[Stored data]
☆ ☆ ☆ ☆

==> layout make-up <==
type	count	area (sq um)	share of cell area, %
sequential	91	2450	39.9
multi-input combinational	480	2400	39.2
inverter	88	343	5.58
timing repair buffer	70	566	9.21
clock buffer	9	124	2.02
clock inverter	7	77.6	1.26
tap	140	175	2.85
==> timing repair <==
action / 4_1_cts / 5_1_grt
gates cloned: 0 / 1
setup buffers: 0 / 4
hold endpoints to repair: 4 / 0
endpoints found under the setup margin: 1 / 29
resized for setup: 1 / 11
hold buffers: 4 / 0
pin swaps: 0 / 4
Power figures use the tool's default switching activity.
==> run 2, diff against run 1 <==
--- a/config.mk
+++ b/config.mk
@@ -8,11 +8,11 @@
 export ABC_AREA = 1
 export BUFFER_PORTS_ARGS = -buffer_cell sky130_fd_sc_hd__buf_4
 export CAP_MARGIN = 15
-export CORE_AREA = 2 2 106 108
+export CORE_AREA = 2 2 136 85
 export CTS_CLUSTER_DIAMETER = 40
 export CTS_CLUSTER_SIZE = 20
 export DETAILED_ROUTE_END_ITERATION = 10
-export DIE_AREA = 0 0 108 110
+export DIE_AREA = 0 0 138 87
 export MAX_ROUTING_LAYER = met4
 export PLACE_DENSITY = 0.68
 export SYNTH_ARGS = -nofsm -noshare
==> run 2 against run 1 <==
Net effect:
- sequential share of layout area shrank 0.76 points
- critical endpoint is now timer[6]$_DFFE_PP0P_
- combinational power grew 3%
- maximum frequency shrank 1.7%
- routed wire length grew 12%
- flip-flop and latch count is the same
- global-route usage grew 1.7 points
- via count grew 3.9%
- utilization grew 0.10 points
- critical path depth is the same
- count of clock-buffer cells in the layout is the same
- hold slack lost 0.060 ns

☆ ☆ ☆ ☆

• Description of the task: Once you find the line containing "Power figures use", stop: reproduce exactly that line and every line of the data before it, and nothing else.

• Written response:
==> layout make-up <==
type	count	area (sq um)	share of cell area, %
sequential	91	2450	39.9
multi-input combinational	480	2400	39.2
inverter	88	343	5.58
timing repair buffer	70	566	9.21
clock buffer	9	124	2.02
clock inverter	7	77.6	1.26
tap	140	175	2.85
==> timing repair <==
action / 4_1_cts / 5_1_grt
gates cloned: 0 / 1
setup buffers: 0 / 4
hold endpoints to repair: 4 / 0
endpoints found under the setup margin: 1 / 29
resized for setup: 1 / 11
hold buffers: 4 / 0
pin swaps: 0 / 4
Power figures use the tool's default switching activity.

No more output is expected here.